Einen zweistelligen Millionenbetrag wird Sony Computer Entertainment Presseberichten zufolge aufwenden, um den US-amerikanischen Spielehandel zum PlayStation-3-Start flächendeckend mit Demostationen zu versehen.

15.000 Demostation wird Sony Computer Entertainment laut "Bloomberg" zum Start der PlayStation 3 im US-amerikanischen und kanadischen Spielehandel platzieren. Dem Bericht zufolge lässt sich der Konzern die Aktion gut 30 Mio. Dollar kosten, um flächendeckend mit PS3 präsent zu sein. Dagegen nimmt sich die Zahl von 3000 Demostationen, die zum Start der Vorgängerkonsole aufgestellt wurden, vergleichsweise bescheiden aus.
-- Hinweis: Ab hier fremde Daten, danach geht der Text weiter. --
Context: an optimization exercise on an open-source flow, tuned for small area, a short achievable clock period and few clock cycles. The choices shown serve that exercise and are no tape-out recipe. The RTL was checked by simulation tests, not by an equivalence proof against the original design. Power is estimated from default activity; no workload was simulated.

== the reference run ==
==> flow/design.v (excerpt) <==
module mips32(
  input clk,
  input rst,
  output [9:0] imem_addr,
  input [31:0] imem_rdata,
  output [9:0] dmem_addr,
  output [31:0] dmem_wdata,
  output dmem_we,
  output dmem_re,
  input [31:0] dmem_rdata,
  output halted
);
export LEC_CHECK = 0
export CAP_MARGIN = 20
export CORE_MARGIN = 2
export CORE_UTILIZATION = 55
export CTS_CLUSTER_DIAMETER = 100
export CTS_CLUSTER_SIZE = 20
export PLACE_DENSITY = 0.65
export SLEW_MARGIN = 20
create_clock -name core_clock -period 8.0 [get_ports {clk}]
standard.sh (not shown) runs the stock make flow with config.mk's settings and CLKGATE_MAP_FILE= SYNTH_SCRIPT=/design/flow/synth_recipe.tcl, a recipe that flattens the netlist after the stock synthesis.
==> flow/flow/run.sh <==
#!/bin/bash
# Layout flow: the standard flow's own layout (standard.sh, with the standard synthesis
# unchanged), run with plain buffers rather than delay cells on the ports
# and a deeper setup margin for the timing repair steps. After the
# floorplan, gates of drive strength 0 are replaced by their drive 1
# versions (same function and, mostly, the same area), which hold up
# better once the wires are routed.
set -euo pipefail
export BUFFER_PORTS_ARGS="-buffer_cell sky130_fd_sc_hd__buf_4"
export SETUP_SLACK_MARGIN=5.3
RES=orfs/results/sky130hd/mips32/base
bash standard.sh synth > standard_synth.log 2>&1
bash standard.sh "$PWD/$RES/2_1_floorplan.odb" > standard_floorplan.log 2>&1
ODB="$PWD/$RES/2_1_floorplan.odb" openroad -no_splash -exit flow/swap0.tcl > swap0.log 2>&1
bash standard.sh > standard.log 2>&1
==> flow/flow/swap0.tcl <==
read_liberty /OpenROAD-flow-scripts/flow/platforms/sky130hd/lib/sky130_fd_sc_hd__tt_025C_1v80.lib
read_db $::env(ODB)
set n 0
foreach inst [[ord::get_db_block] getInsts] {
  set m [[$inst getMaster] getName]
  if {[regexp {^(sky130_fd_sc_hd__[a-z0-9]+)_0$} $m -> base]} {
    replace_cell [$inst getName] ${base}_1
    incr n
  }
}
puts "swapped $n cells from drive 0 to drive 1"
write_db $::env(ODB)
Testbench counts of the reference run, summed over its fixed seeds: cycles 269,294.
Setup changes, the reference run to the trial run
Settings: a deleted PLACE_DENSITY that had been 0.65; a change of CORE_UTILIZATION from 55 to 40.
==> comparison <==
Delta (the trial run minus the reference run): met3 track utilization from global routing dropped 7.8 points, met2 routed wirelength climbed about 8%. Diff the reference run -> the trial run | wire length | up by a few percent. Relative to the reference run, non-clock buffering overhead in the final layout increased by 0.68 points in the trial run. Of the trial run and the reference run, the lower clock period minus worst slack belongs to the trial run. In the metrics for the trial run and the reference run, the one carrying the higher growth of design area from synthesis to finish is the trial run. The reference run reports its source of the critical timing path as imem_rdata[0] while the trial run reports fpc[7]. Flip-flop and latch count essentially unchanged between the reference run and the trial run. The count of non-filler cells in the finished layout in the trial run is 1.11 times that in the reference run. The trial run and the reference run ended up with roughly the same actual slew at the worst max-slew pin.

---

The RTL this note starts from:
==> flow/design.v <==
module mips32(
  input clk,
  input rst,
  output [9:0] imem_addr,
  input [31:0] imem_rdata,
  output [9:0] dmem_addr,
  output [31:0] dmem_wdata,
  output dmem_we,
  output dmem_re,
  input [31:0] dmem_rdata,
  output halted
);
  localparam NB = 4;       
  reg [9:0] fpc;           
  reg v_q, pred_q;         
  reg [9:0] pc_q;
  reg v_id, pred_id;       
  reg [9:0] pc_id;
  reg [31:0] ir;
  reg [31:1] sa, sb;       
  reg stop;                
  reg halt_r;
  reg [NB-1:0] bt_v;
  reg [9:0] bt_pc [0:NB-1];
  reg [9:0] bt_tg [0:NB-1];
  reg [1:0] bt_ptr;
  reg v_ex, ld_ex, st_ex, br_ex, bnez_ex, wr_ex, pred_ex;
  reg f_arith, f_cin, f_slt, f_xor, f_and, f_or;
  reg [4:0] rd_ex;
  reg [31:0] Ax, Bx;
  reg [9:0] Tx;            
  reg [9:0] pc_ex;
  reg ld_mem, wr_mem, we_mem, re_mem;
  reg [4:0] rd_mem;
  reg [31:0] alu_mem, d_mem;
  reg [9:0] addr_mem;
  reg ld_wb, wr_wb;
  reg [4:0] rd_wb;
  reg [31:0] alu_wb;
  reg [31:0] rf [1:31];
  wire [31:0] w_data = ld_wb ? dmem_rdata : alu_wb;
  wire [31:0] opa = Ax;
  wire [31:0] opb = Bx;
  wire [33:0] sum2 = {1'b0, opa, 1'b1} + {1'b0, opb, f_cin};   
  wire [32:0] sum = sum2[33:1];
  wire [31:0] alux = ({32{f_arith}} & sum[31:0])
                   | ({32{f_slt}} & {31'd0, sum[32]})
                   | ({32{f_xor}} & (opa ^ opb))
                   | ({32{f_and}} & (opa & opb))
                   | ({32{f_or}}  & (opa | opb));
  wire taken = bnez_ex ^ (opa == 32'd0);
  wire misp = v_ex & br_ex & (taken ^ pred_ex);
  wire [9:0] fix_pc = taken ? Tx : pc_ex + 10'd1;
  wire bt_alloc = v_ex & br_ex & taken & ~pred_ex;
  wire [5:0] op  = ir[31:26];
  wire [4:0] rd  = ir[25:21];
  wire [4:0] rs1 = ir[20:16];
  wire [4:0] rs2 = ir[15:11];
  wire [4:0] rsb = op[5] ? rd : rs2;       
  wire is_alu = ~op[5] & (op[3:0] <= 4'd5);
  wire is_ld  = (op == 6'b110000);
  wire is_st  = (op == 6'b110001);
  wire is_br  = (op[5:1] == 5'b11010);
  wire is_hlt = (op == 6'b111111);
  wire is_imm = ~op[5] & op[4];
  wire use_a  = is_alu | is_ld | is_st | is_br;
  wire use_b  = (is_alu & ~op[4]) | is_st;
  reg a_ex, a_mem, a_wb, a_rf, b_imm, b_ex, b_mem, b_wb, b_rf, hz;
  wire stall = v_id & ~stop & hz;
  wire live = v_id & ~stop & ~misp;
  reg [31:0] ra, rb;
  integer k;
  always @(*) begin
    ra = 32'd0;
    rb = 32'd0;
    for (k = 1; k < 32; k = k + 1) begin
      ra = ra | ({32{sa[k]}} & rf[k]);
      rb = rb | ({32{sb[k]}} & rf[k]);
    end
  end
  wire is_inv = ~op[5] & ((op[3:0] == 4'd1) | (op[3:0] == 4'd5));    
  wire [31:0] simm = {{16{ir[15]}}, ir[15:0]};
  wire [9:0] target = pc_id + 10'd1 + ir[9:0];
  reg bt_hit;
  reg [9:0] bt_next;
  always @(*) begin
    bt_hit = 1'b0;
    bt_next = fpc + 10'd1;
    for (k = 0; k < NB; k = k + 1)
      if (bt_v[k] & (bt_pc[k] == fpc)) begin
        bt_hit = 1'b1;
        bt_next = bt_tg[k];
      end
  end
  wire drop = stall & v_q;
  wire [31:0] ir_in = imem_rdata;
  wire [4:0] rs1_in = ir_in[20:16];
  wire [4:0] rsb_in = ir_in[31] ? ir_in[25:21] : ir_in[15:11];
  wire [5:0] op_in = ir_in[31:26];
  wire alu_in = ~op_in[5] & (op_in[3:0] <= 4'd5);
  wire use_a_in = alu_in | (op_in == 6'b110000) | (op_in == 6'b110001) | (op_in[5:1] == 5'b11010);
  wire use_b_in = (alu_in & ~op_in[4]) | (op_in == 6'b110001);
  wire [4:0] rs1_n = stall ? rs1 : rs1_in;
  wire [4:0] rsb_n = stall ? rsb : rsb_in;
  wire use_a_n = stall ? use_a : use_a_in;
  wire use_b_n = stall ? use_b : use_b_in;
  wire issue = v_id & ~stop & ~stall;      
  wire wr_id = (is_alu | is_ld) & (rd != 5'd0);
  wire ex_a_n  = issue & wr_id & (rd == rs1_in);
  wire ex_b_n  = issue & wr_id & (rd == rsb_in);
  wire mem_a_n = v_ex & wr_ex & (rd_ex == rs1_n);
  wire mem_b_n = v_ex & wr_ex & (rd_ex == rsb_n);
  wire wb_a_n  = wr_mem & (rd_mem == rs1_n);
  wire wb_b_n  = wr_mem & (rd_mem == rsb_n);
  wire hz_n = (is_ld & ((use_a_in & ex_a_n) | (use_b_in & ex_b_n))) |
              (ld_ex & ((use_a_n & mem_a_n) | (use_b_n & mem_b_n)));
  wire imm_in = ~op_in[5] & op_in[4];
  wire imm_n = stall ? is_imm : imm_in;
  reg [31:1] sa_n, sb_n;
  always @(*)
    for (k = 1; k < 32; k = k + 1) begin
      sa_n[k] = (rs1_n == k);
      sb_n[k] = (rsb_n == k);
    end
  assign imem_addr = fpc;
  always @(posedge clk) begin
    if (rst) begin
      fpc <= 10'd0;
      v_q <= 1'b0;
      v_id <= 1'b0;
      stop <= 1'b0;
      halt_r <= 1'b0;
      v_ex <= 1'b0;
      wr_mem <= 1'b0;
      we_mem <= 1'b0;
      re_mem <= 1'b0;
      wr_wb <= 1'b0;
      bt_v <= {NB{1'b0}};
      bt_ptr <= 2'd0;
    end
    else begin
      fpc <= misp ? fix_pc : drop ? pc_q : bt_next;
      v_q <= ~misp & ~drop;
      if (misp) v_id <= 1'b0;
      else if (~stall) v_id <= v_q;
      if (live & ~stall & is_hlt) stop <= 1'b1;
      halt_r <= stop;
      v_ex <= live & ~stall & use_a;
      wr_mem <= v_ex & wr_ex;
      we_mem <= v_ex & st_ex;
      re_mem <= v_ex & ld_ex;
      wr_wb <= wr_mem;
      if (bt_alloc) begin
        bt_v[bt_ptr] <= 1'b1;
        bt_ptr <= bt_ptr + 2'd1;
      end
    end
    a_ex  <= ex_a_n;
    a_mem <= ~ex_a_n & mem_a_n;
    a_wb  <= ~ex_a_n & ~mem_a_n & wb_a_n;
    a_rf  <= ~ex_a_n & ~mem_a_n & ~wb_a_n;
    b_imm <= imm_n;
    b_ex  <= ~imm_n & ex_b_n;
    b_mem <= ~imm_n & ~ex_b_n & mem_b_n;
    b_wb  <= ~imm_n & ~ex_b_n & ~mem_b_n & wb_b_n;
    b_rf  <= ~imm_n & ~ex_b_n & ~mem_b_n & ~wb_b_n;
    hz <= hz_n;
    sa <= sa_n;
    sb <= sb_n;
    pc_q <= fpc;
    pred_q <= bt_hit;
    if (~stall) begin
      ir <= ir_in;
      pc_id <= pc_q;
      pred_id <= pred_q;
    end
    if (bt_alloc) begin
      bt_pc[bt_ptr] <= pc_ex;
      bt_tg[bt_ptr] <= Tx;
    end
    ld_ex <= is_ld;
    st_ex <= is_st;
    br_ex <= is_br;
    bnez_ex <= op[0];
    pred_ex <= pred_id;
    pc_ex <= pc_id;
    wr_ex <= wr_id;
    rd_ex <= rd;
    f_arith <= ~op[5] & ((op[3:0] == 4'd0) | (op[3:0] == 4'd1));
    f_cin <= ~op[5] & (op[3:0] == 4'd1);
    f_xor <= ~op[5] & (op[3:0] == 4'd2);
    f_and <= ~op[5] & (op[3:0] == 4'd3);
    f_or  <= ~op[5] & (op[3:0] == 4'd4);
    f_slt <= ~op[5] & (op[3:0] == 4'd5);
    Ax <= ({32{a_ex}} & alux) | ({32{a_mem}} & alu_mem) | ({32{a_wb}} & w_data) | ({32{a_rf}} & ra);
    Bx <= {32{is_inv}} ^ (({32{b_imm}} & simm) | ({32{b_ex}} & alux) | ({32{b_mem}} & alu_mem)
                          | ({32{b_wb}} & w_data) | ({32{b_rf}} & rb));
    Tx <= is_br ? target : ir[9:0];
    ld_mem <= ld_ex;
    rd_mem <= rd_ex;
    alu_mem <= alux;
    d_mem <= opb;
    addr_mem <= opa[9:0] + Tx;
    ld_wb <= ld_mem;
    rd_wb <= rd_mem;
    alu_wb <= alu_mem;
    if (wr_wb) rf[rd_wb] <= w_data;
  end
  assign dmem_addr  = addr_mem;
  assign dmem_wdata = d_mem;
  assign dmem_we    = we_mem;
  assign dmem_re    = re_mem;
  assign halted     = halt_r;
endmodule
Ziel ist es, unentschlossene Käufer am Point of Sale von den Qualitäten der neuen Sony-Konsole zu überzeugen. In einer starken Konkurrenzsituation, wie sie sich für Sony zum PS3-Start darstellt, reicht Marketing in TV, Online und Print offenbar nicht aus. Entscheidend sei, dass der Konsument vor Ort die Systeme vergleichen und die Vorzüge des Sony-Geräts erkennen könne, heißt es in dem Bericht.